▶ **WHAT YOU ARE ASKED TO DO**
Note the line where "## per-stage QoR" appears in the data below; write it out exactly, along with every line that comes after it to the end.

=== Section Start ===

**config.mk**
```make
export PLATFORM = sky130hd
export DESIGN_NAME = scc_top
export DESIGN_NICKNAME = d
export VERILOG_FILES = /design/src/common/scc_pkg.sv /design/src/common/scc_match_if.sv /design/src/hdl/scc_port_match.sv /design/src/hdl/scc_top.sv
export SDC_FILE = /design/constraint.sdc
export NUM_CORES = 1
export LEC_CHECK = 0
export BUFFER_PORTS_ARGS = -buffer_cell sky130_fd_sc_hd__clkbuf_2
export CAP_MARGIN = 20
export CORE_ASPECT_RATIO = 0.9
export CORE_UTILIZATION = 45
export DETAILED_ROUTE_END_ITERATION = 12
export PLACE_DENSITY = 0.64
export REMOVE_ABC_BUFFERS = 1
export SETUP_SLACK_MARGIN = 0.2
export SYNTH_ARGS = -nofsm -noshare
export SYNTH_HDL_FRONTEND = slang
export SYNTH_SLANG_ARGS = --single-unit
export TNS_END_PERCENT = 30
```
**constraint.sdc**
```tcl
create_clock -name clk -period 5.5 [get_ports clk]
set_clock_uncertainty 0.2 [all_clocks]
set_input_delay 1.375 -clock clk [delete_from_list [all_inputs] [get_ports clk]]
set_output_delay 1.375 -clock clk [all_outputs]
set_load 0.05 [all_outputs]
```
**src/common/scc_pkg.sv**
```systemverilog
// Constants for the system clock select, suspend and wake block
package scc_pkg;
   // Register offsets
   localparam logic [7:0] OFF_CAN_CFG = 8'h92;
   localparam logic [7:0] OFF_SYSCLK_SEL = 8'h8f;
   localparam logic [7:0] OFF_INT_CTL = 8'h90;
   localparam logic [7:0] OFF_COARSE = 8'h91;
   localparam logic [7:0] OFF_FINE = 8'h93;
   localparam logic [7:0] OFF_EXT_CTL = 8'h94;
   localparam logic [7:0] OFF_MULT_CTL = 8'h95;
   localparam logic [3:0][7:0] OFF_PMAT = {8'hf7, 8'hf5, 8'hf3, 8'hf1};
   localparam logic [3:0][7:0] OFF_PMSK = {8'hf8, 8'hf6, 8'hf4, 8'hf2};
   // Field positions
   localparam int INT_EN_BIT = 7;
   localparam int SUSPEND_BIT = 5;
   localparam int EXT_VALID_BIT = 7;
   localparam int EXT_EN_BIT = 6;
   localparam int EXT_XTAL_BIT = 4;
   localparam int MULT_EN_BIT = 7;
   localparam int MULT_RDY_BIT = 6;
   localparam int MULT_X4_BIT = 4;
   // Selector codes and reset values
   localparam logic [1:0] SEL_INT = 2'h0;
   localparam logic [1:0] SEL_EXT = 2'h1;
   localparam logic [1:0] SEL_MUL = 2'h2;
   localparam logic [2:0] IDIV_RST = 3'h7;
   localparam logic [7:0] COARSE_RST = 8'h40;
   localparam logic [7:0] FINE_RST = 8'h20;
   localparam logic [7:0] PMAT_RST = 8'hff;
   localparam logic [7:0] PMSK_RST = 8'h00;
   localparam logic [1:0] CAN_DIV_RST = 2'h0;
   // Crystal settle count in external clock edges
   localparam int XTAL_VALID_EDGES = 1024;
   localparam logic [2:0] MSCALE_MAX = 3'h5;
   typedef enum logic [2:0] {
      SRC_INT = 3'b001,
      SRC_EXT = 3'b010,
      SRC_MUL = 3'b100
   } scc_src_t;
endpackage : scc_pkg

```
**src/common/scc_match_if.sv**
```systemverilog
// Port pins, compare settings and mismatch results between modules
`timescale 1ns/1ps
interface scc_match_if;
   logic [7:0] pins [4];
   logic [7:0] mask [4];
   logic [7:0] expect_v [4];
   logic [3:0] mismatch;
   modport src (output pins, output mask, output expect_v,
      input mismatch);
   modport det (input pins, input mask, input expect_v,
      output mismatch);
endinterface : scc_match_if

```
**src/hdl/scc_port_match.sv**
```systemverilog
// Per-port pattern mismatch detector for ports 0 to 3
`timescale 1ns/1ps
module scc_port_match (
   scc_match_if.det mi
);
   import scc_pkg::*;
   genvar g;
   generate
      for (g = 0; g < 4; g++) begin : g_port
         // Masked-off pins never contribute
         assign mi.mismatch[g] =
            |((mi.pins[g] ^ mi.expect_v[g]) & mi.mask[g]);
      end
   endgenerate
endmodule : scc_port_match

```
**src/hdl/scc_top.sv**
```systemverilog
// System clock source select, suspend, port wake and CAN clock divide
`timescale 1ns/1ps
module scc_top (
   input wire logic clk,
   input wire logic rst,
   input wire logic [7:0] sfr_addr,
   input wire logic sfr_wr,
   input wire logic sfr_rd,
   input wire logic [7:0] sfr_wdata,
   output logic [7:0] sfr_rdata,
   input wire logic [31:0] port_pins,
   input wire logic cmp0_enable,
   input wire logic cmp0_out,
   input wire logic ext_osc_clk,
   input wire logic mult_base_tick,
   input wire logic mult_lock,
   output logic sysclk_tick,
   output logic can_clk_tick,
   output logic ext_periph_tick,
   output logic core_halt,
   output logic port_match_evt,
   output logic wake_evt,
   output logic int_osc_run,
   output logic [7:0] osc_coarse_trim,
   output logic [7:0] osc_fine_trim,
   output logic ext_osc_enable,
   output logic ext_xtal_mode,
   output logic mult_enable,
   output logic mult_x4_sel
);
   import scc_pkg::*;

   scc_match_if mi ();

   logic [1:0] src_sel_r;
   logic int_en_r;
   logic suspend_r;
   logic [2:0] idiv_r;
   logic [7:0] coarse_r;
   logic [7:0] fine_r;
   logic ext_en_r;
   logic xtal_mode_r;
   logic xtal_valid_r;
   logic [10:0] xtal_cnt_r;
   logic mult_en_r;
   logic mult_x4_r;
   logic [2:0] mscale_r;
   logic [2:0] macc_r;
   logic [2:0] macc_nxt;
   logic [1:0] can_div_r;
   logic [2:0] can_cnt_r;
   logic [6:0] idiv_cnt_r;
   logic [7:0] pmat_r [4];
   logic [7:0] pmsk_r [4];
   logic [7:0] pin_s1_r [4];
   logic [7:0] pin_s2_r [4];
   logic cmp_s1_r;
   logic cmp_s2_r;
   logic eclk_s1_r;
   logic eclk_s2_r;
   logic eclk_s3_r;
   logic lock_s1_r;
   logic lock_s2_r;
   logic match_evt_r;
   logic wake_r;
   logic [7:0] rdata_r;
   scc_src_t active_r;
   scc_src_t req_src;

   // Address decode
   wire wr_sel = sfr_wr && (sfr_addr == OFF_SYSCLK_SEL);
   wire wr_int = sfr_wr && (sfr_addr == OFF_INT_CTL);
   wire wr_crs = sfr_wr && (sfr_addr == OFF_COARSE);
   wire wr_fin = sfr_wr && (sfr_addr == OFF_FINE);
   wire wr_ext = sfr_wr && (sfr_addr == OFF_EXT_CTL);
   wire wr_mul = sfr_wr && (sfr_addr == OFF_MULT_CTL);
   wire wr_can = sfr_wr && (sfr_addr == OFF_CAN_CFG);

   // Pins sampled through two flops before any use
   genvar g;
   generate
      for (g = 0; g < 4; g++) begin : g_port
         always_ff @(posedge clk) begin
            pin_s1_r[g] <= port_pins[8*g +: 8];
            pin_s2_r[g] <= pin_s1_r[g];
         end
         always_ff @(posedge clk) begin
            if (rst) begin
               pmat_r[g] <= PMAT_RST;
               pmsk_r[g] <= PMSK_RST;
            end else begin
               if (sfr_wr && sfr_addr == OFF_PMAT[g])
                  pmat_r[g] <= sfr_wdata;
               if (sfr_wr && sfr_addr == OFF_PMSK[g])
                  pmsk_r[g] <= sfr_wdata;
            end
         end
         // Raw pins, not crossbar outputs
         assign mi.pins[g] = pin_s2_r[g];
         assign mi.mask[g] = pmsk_r[g];
         assign mi.expect_v[g] = pmat_r[g];
      end
   endgenerate

   scc_port_match u_match (
      .mi(mi.det)
   );

   always_ff @(posedge clk) begin
      cmp_s1_r <= cmp0_out;
      cmp_s2_r <= cmp_s1_r;
      eclk_s1_r <= ext_osc_clk;
      eclk_s2_r <= eclk_s1_r;
      eclk_s3_r <= eclk_s2_r;
      lock_s1_r <= mult_lock;
      lock_s2_r <= lock_s1_r;
   end

   // Wake sources
   wire any_mismatch = |mi.mismatch;
   wire cmp_wake = cmp0_enable && !cmp_s2_r;
   wire wake_src = any_mismatch || cmp_wake;

   // Oscillator state and ready terms
   assign int_osc_run = int_en_r && !suspend_r;
   wire ext_edge = eclk_s2_r && !eclk_s3_r;
   wire ext_rdy = ext_en_r && (!xtal_mode_r || xtal_valid_r);
   wire mul_rdy = mult_en_r && lock_s2_r && int_osc_run;

   // Internal divider: tick when the low idiv bits are all ones
   wire [6:0] idiv_mask = 7'((8'h01 << idiv_r) - 8'h01);
   wire int_tick = int_osc_run &&
      ((idiv_cnt_r & idiv_mask) == idiv_mask);

   // Multiplier scaling by 2/n, n = code + 2, for codes 1 to 5; codes 0, 6 and 7 scale by one
   wire mul_in = mult_base_tick && mult_en_r && int_osc_run;
   wire [2:0] mul_n = mscale_r + 3'h2;
   // Spare bit: residue 6 plus 2 must not wrap to zero
   wire [3:0] macc_sum = {1'b0, macc_r} + 4'h2;
   wire [3:0] mul_n4 = {1'b0, mul_n};
   wire mscale_one = (mscale_r == 3'h0) || (mscale_r > MSCALE_MAX);
   wire mul_wrap = macc_sum >= mul_n4;
   wire mul_tick = mul_in && (mscale_one || mul_wrap);
   wire [3:0] macc_rem = macc_sum - mul_n4;
   assign macc_nxt = mul_wrap ? macc_rem[2:0] : macc_sum[2:0];

   // Requested source and its readiness
   always_comb begin
      unique case (src_sel_r)
         SEL_EXT: req_src = SRC_EXT;
         SEL_MUL: req_src = SRC_MUL;
         default: req_src = SRC_INT;
      endcase
   end

   logic req_rdy;
   logic cur_tick;
   logic cur_run;
   always_comb begin
      unique case (req_src)
         SRC_INT: req_rdy = int_osc_run;
         SRC_EXT: req_rdy = ext_rdy;
         SRC_MUL: req_rdy = mul_rdy;
         default: req_rdy = 1'b0;
      endcase
      unique case (active_r)
         SRC_INT: begin
            cur_tick = int_tick;
            cur_run = int_osc_run;
         end
         SRC_EXT: begin
            cur_tick = ext_edge;
            cur_run = ext_en_r;
         end
         SRC_MUL: begin
            cur_tick = mul_tick;
            cur_run = mul_rdy;
         end
         default: begin
            cur_tick = 1'b0;
            cur_run = 1'b0;
         end
      endcase
   end

   // Change on a finished period of the old source, or at once if the old source is not running
   wire do_switch = (req_src != active_r) && req_rdy &&
      (cur_tick || !cur_run);

   always_ff @(posedge clk) begin
      if (rst)
         active_r <= SRC_INT;
      else if (do_switch)
         active_r <= req_src;
   end

   assign sysclk_tick = cur_tick;
   assign ext_periph_tick = ext_edge;
   // Core held in place during suspend unless the external source is active, so it resumes at the next instruction
   assign core_halt = suspend_r && (active_r != SRC_EXT);

   // CAN clock divider over system clock ticks
   wire [2:0] can_mask = 3'((4'h1 << can_div_r) - 4'h1);
   assign can_clk_tick = sysclk_tick &&
      ((can_cnt_r & can_mask) == can_mask);

   always_ff @(posedge clk) begin
      if (rst) begin
         idiv_cnt_r <= 7'h00;
         can_cnt_r <= 3'h0;
         macc_r <= 3'h0;
      end else begin
         if (int_osc_run)
            idiv_cnt_r <= idiv_cnt_r + 7'h01;
         if (sysclk_tick)
            can_cnt_r <= can_cnt_r + 3'h1;
         if (mul_in && !mscale_one)
            macc_r <= macc_nxt;
      end
   end

   // Control registers
   always_ff @(posedge clk) begin
      if (rst) begin
         src_sel_r <= SEL_INT;
         int_en_r <= 1'b1;
         idiv_r <= IDIV_RST;
         coarse_r <= COARSE_RST;
         fine_r <= FINE_RST;
         ext_en_r <= 1'b0;
         xtal_mode_r <= 1'b0;
         mult_en_r <= 1'b0;
         mult_x4_r <= 1'b0;
         mscale_r <= 3'h0;
         can_div_r <= CAN_DIV_RST;
      end else begin
         if (wr_sel)
            src_sel_r <= sfr_wdata[1:0];
         if (wr_int) begin
            int_en_r <= sfr_wdata[INT_EN_BIT];
            idiv_r <= sfr_wdata[2:0];
         end
         if (wr_crs)
            coarse_r <= sfr_wdata;
         if (wr_fin)
            fine_r <= sfr_wdata;
         if (wr_ext) begin
            ext_en_r <= sfr_wdata[EXT_EN_BIT];
            xtal_mode_r <= sfr_wdata[EXT_XTAL_BIT];
         end
         if (wr_mul) begin
            mult_en_r <= sfr_wdata[MULT_EN_BIT];
            mult_x4_r <= sfr_wdata[MULT_X4_BIT];
            mscale_r <= sfr_wdata[2:0];
         end
         if (wr_can)
            can_div_r <= sfr_wdata[1:0];
      end
   end

   // Suspend: a wake in the same cycle as the write wins
   always_ff @(posedge clk) begin
      if (rst)
         suspend_r <= 1'b0;
      else if (wake_src)
         suspend_r <= 1'b0;
      else if (wr_int && sfr_wdata[SUSPEND_BIT])
         suspend_r <= 1'b1;
   end

   // Crystal settle counter on external edges
   always_ff @(posedge clk) begin
      if (rst || !ext_en_r) begin
         xtal_cnt_r <= 11'h000;
         xtal_valid_r <= 1'b0;
      end else if (ext_edge && !xtal_valid_r) begin
         xtal_cnt_r <= xtal_cnt_r + 11'h001;
         if (xtal_cnt_r == 11'(XTAL_VALID_EDGES - 1))
            xtal_valid_r <= 1'b1;
      end
   end

   // Mismatch drives both interrupt and wake outputs
   always_ff @(posedge clk) begin
      if (rst) begin
         match_evt_r <= 1'b0;
         wake_r <= 1'b0;
      end else begin
         match_evt_r <= any_mismatch;
         wake_r <= wake_src;
      end
   end
   assign port_match_evt = match_evt_r;
   assign wake_evt = wake_r;

   // Read side
   logic [7:0] port_rd [4];
   generate
      for (g = 0; g < 4; g++) begin : g_rd
         assign port_rd[g] = (sfr_addr == OFF_PMAT[g]) ? pmat_r[g] :
            (sfr_addr == OFF_PMSK[g]) ? pmsk_r[g] : 8'h00;
      end
   endgenerate
   wire [7:0] port_rd_all = port_rd[0] | port_rd[1] | port_rd[2] |
      port_rd[3];
   wire [7:0] sel_rd = {2'h0, active_r == SRC_MUL, active_r == SRC_EXT,
      2'h0, src_sel_r};
   wire [7:0] int_rd = {int_en_r, int_osc_run, suspend_r, 2'h0, idiv_r};
   wire [7:0] ext_rd = {xtal_valid_r, ext_en_r, 1'b0, xtal_mode_r, 4'h0};
   wire [7:0] mul_rd = {mult_en_r, mul_rdy, 1'b0, mult_x4_r, 1'b0,
      mscale_r};
   wire [7:0] rd_mux =
      (sfr_addr == OFF_SYSCLK_SEL) ? sel_rd :
      (sfr_addr == OFF_INT_CTL) ? int_rd :
      (sfr_addr == OFF_COARSE) ? coarse_r :
      (sfr_addr == OFF_FINE) ? fine_r :
      (sfr_addr == OFF_EXT_CTL) ? ext_rd :
      (sfr_addr == OFF_MULT_CTL) ? mul_rd :
      (sfr_addr == OFF_CAN_CFG) ? {6'h00, can_div_r} : port_rd_all;

   always_ff @(posedge clk) begin
      if (rst)
         rdata_r <= 8'h00;
      else if (sfr_rd)
         rdata_r <= rd_mux;
   end
   assign sfr_rdata = rdata_r;

   assign osc_coarse_trim = coarse_r;
   assign osc_fine_trim = fine_r;
   assign ext_osc_enable = ext_en_r;
   assign ext_xtal_mode = xtal_mode_r;
   assign mult_enable = mult_en_r;
   assign mult_x4_sel = mult_x4_r;
endmodule : scc_top

```
==> impl_metrics.py <==
metrics = {
    "place": {
        "postPlaceCellArea_mm2": 0.00936,
        "port-buffer-count": 91,
        "dp.final_hpwl_um": 16900,
        "place_ws_ps": 1380,
        "place.gp.congestion": 0.885,
    },
    "sta": {
        "fmax_ghz": 0.223,
        "worstMarginPinSlew_ps": 909,
        "fin_crit_sh_pct": 81.6,
        "fin_setup_tns_ps": 0,
        "hold_viol_final": 0,
        "rsz0062_at_grt": "false",
        "slew-limit-headroom_pct": 39.0,
        "slew_viol_final": 0,
        "period_needed_ps": 4490,
        "setup_viol": 0,
        "setup_slack_ps": 1010,
    },
    "power": {
        "switchingPower_mw": 0.774,
        "power_frac_seq_pct": 48.7,
        "ir_worst_vdd_mv": 0.272,
        "power_frac_comb_pct": 5.8,
        "p_clk_share_pct": 45.5,
        "power_density_mw_per_mm2": 335,
        "p_int_mw": 2.62,
        "p_leak_nw": 4.02,
        "p_sw_share_pct": 22.8,
    },
    "floorplanning": {
        "die_h_um": 134,
        "floorplan.die.width_um": 149,
        "ios": 92,
        "dieArea_mm2": 0.0199,
        "start_util_pct": 46.6,
        "rows": 47,
        "coreArea_mm2": 0.0187,
    },
    "clock_tree": {
        "worst_skew_pair.late_latency_ps": 510,
        "clockBufferDepth": 3,
        "cts_tree": "built",
        "clock-sinks": 205,
        "cts_max_level": 1,
        "cts.clk_slew.worst_paths_ps": 60,
        "postCtsSetupBuffers": 0,
        "ctsResizeCount": 0,
        "cts_made_buffers": 21,
        "postCtsHoldBufs": 0,
        "cts_root_buf": "clkbuf_16",
    },
    "synth": {
        "synth-seq-cells": 205,
        "synthArstFlopShare_pct": 0,
        "synth_cell_types": 68,
        "syn_avg_cell_area_um2": 10.6,
        "synth-main-ff-cell": "dfxtp_1",
        "yosysWarnings": 0,
        "synth-edff-count": 64,
        "syn-cell-area_mm2": 0.00871,
        "synth-seq-area-share_pct": 54.5,
        "netlist_instances": 823,
    },
    "drt": {
        "first_pass_iters": 5,
        "wl_per_cell_um": 20.6,
        "viasPerCell": 5.72,
        "drtAntennaViolNets": 0,
        "num_vias": 6670,
        "dr.first_iter.drc_count": 736,
        "drc": 0,
        "totalWireLength_um": 24000,
    },
    "final_layout": {
        "fin_util_pct": 54.1,
        "syn2layout_area_growth_pct": 16.1,
        "layout_common_cells": "141 x dfxtp_1, 91 x clkbuf_2, 69 x nor2_1",
        "final_common_cell": "dfxtp_1",
        "nets": 975,
        "fin_area_mm2": 0.0101,
        "fillers": 1664,
        "drive_gt1_share_pct": 19.3,
    },
    "global_routing": {
        "grt_overflow_total": 0,
        "grt_first_pass_wirelength_um": 37100,
        "antenna_found_initial": 0,
        "grt_start_max_net_pins": 51,
        "grt_pass1_vias": 6263,
        "grt_usage_pct": 24.6,
    },
    "worst_hold_path": {
        "hold_class": "flip-flop to flip-flop",
        "hold_start": "pin_s1_r[2][4]$_DFF_P_",
    },
    "worst_setup_path": {
        "worstSetupEndpointType": "output pin",
        "path_class": "flip-flop to output pin",
        "r2r_start": "mscale_r[1]$_SDFFE_PP0P_",
        "cp.required_ps": 3920,
        "crit_fanout": 7,
        "worstPathArrival_ps": 2910,
        "start_kind": "flip-flop",
        "critPathLaunch": "mscale_r[1]$_SDFFE_PP0P_",
    },
    "job": {
        "maxCapViolCount": 0,
    },
    "outcome": {
        "status": "finished clean",
    },
}
## kinds of logic after synthesis
logic type                 count (synthesis)  share of synthesized area [%]
adders and majority gates                 13                           2.04
muxes                                     42                           5.26
buffers and inverters                     57                           2.74
AOI/OAI and AO/OA                        154                           12.3
and+or+nand+nor                          304                           18.4
DFF                                      205                           54.5
xor gates and xnor gates                  48                           4.82
## final timing paths
kind         slack [ps]  depth (start not counted)                       end
max reg2reg        2600                          7  active_r[0]$_SDFFE_PP1P_
max                1010                          7              can_clk_tick
min reg2reg         130                          0    pin_s2_r[2][4]$_DFF_P_
min                 130                          0    pin_s2_r[2][4]$_DFF_P_
## cell usage after synthesis (all sizes together) (5+ instances only)
master	n	area share, %
dfxtp	141	32
a221oi	6	0.80
a31oi	7	0.50
nor2	69	3.0
nand3	28	1.7
a22oi	26	2.2
o31ai	5	0.43
or2	18	1.3
inv	16	0.69
ha	11	1.6
mux2	10	1.3
edfxtp	64	22
a21oi	34	2.0
or3	19	1.4
nor3	10	0.69
and2	34	2.4
clkbuf	26	1.1
nor3b	5	0.60
a22o	6	0.60
xor2	46	4.6
nand2b	8	0.57
mux2i	30	3.4
nand2	66	2.8
o21ai	28	1.6
and3	11	0.79
a211oi	5	0.49
nor2b	13	0.93
buf	15	0.93
nand4	11	0.96
## layer usage
metal	vias up	share of wire, %	track usage [%]
li1	3129	-	-
met1	3133	45	36.5
met2	349	43	36.6
met3	59	9.3	3.84
met4	0	2.8	7.27
met5	-	0	0
## worst max-delay path: stages (launching register included)
cell      delay, ps
dfxtp_1         360
ha_1            290
inv_1            40
fa_1            510
a31oi_1         220
a211o_1         390
a221oi_1        270
clkbuf_2        320
## state kept, by name, summed over array words and instances, names as in the netlist, 2 cells and up
| register | flops |
|---|---|
| macc_r | 3 |
| idiv_cnt_r | 7 |
| idiv_r | 3 |
| xtal_cnt_r | 11 |
| mscale_r | 3 |
| osc_coarse_trim | 8 |
| pmat_r | 32 |
| src_sel_r | 2 |
| can_cnt_r | 3 |
| sfr_rdata | 8 |
| can_div_r | 2 |
| pin_s2_r | 32 |
| active_r | 3 |
| osc_fine_trim | 8 |
| pmsk_r | 32 |
| pin_s1_r | 32 |
## power by group through the flow
stage | clock [mW] | sequential, mW | combinational [mW]
final | 1.54 | 1.65 | 0.198
after global routing | 1.62 | 1.66 | 0.212
after CTS | 1.56 | 1.65 | 0.195
after detailed placement | 0 | 1.68 | 0.194
after global placement | 0 | 1.68 | 0.194
after floorplan | 0 | 1.68 | 0.0862
## layout make-up
| class | instances | area, µm² | area share (%) |
|---|---|---|---|
| Clock inverter | 14 | 183 | 1.81 |
| Clock buffer | 24 | 568 | 5.61 |
| Antenna cell | 1 | 2.50 | 0.0247 |
| Tap cell | 245 | 307 | 3.03 |
| Sequential cell | 205 | 4740 | 46.9 |
| Multi-Input combinational cell | 561 | 3730 | 36.9 |
| Inverter | 16 | 60.1 | 0.594 |
| Timing Repair Buffer | 100 | 523 | 5.17 |
## per-stage QoR
step	total power, mW	cells	hold WS, ps
after floorplan	1.77	782	110
after global placement	1.88	1127	110
after detailed placement	1.88	1127	112
after CTS	3.41	1165	126
after global routing	3.49	1165	128
final	3.39	1166	125
No activity file was read; power rests on OpenSTA's default activity.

=== Section End ===

▶ **TASK RESULT**
## per-stage QoR
step	total power, mW	cells	hold WS, ps
after floorplan	1.77	782	110
after global placement	1.88	1127	110
after detailed placement	1.88	1127	112
after CTS	3.41	1165	126
after global routing	3.49	1165	128
final	3.39	1166	125
No activity file was read; power rests on OpenSTA's default activity.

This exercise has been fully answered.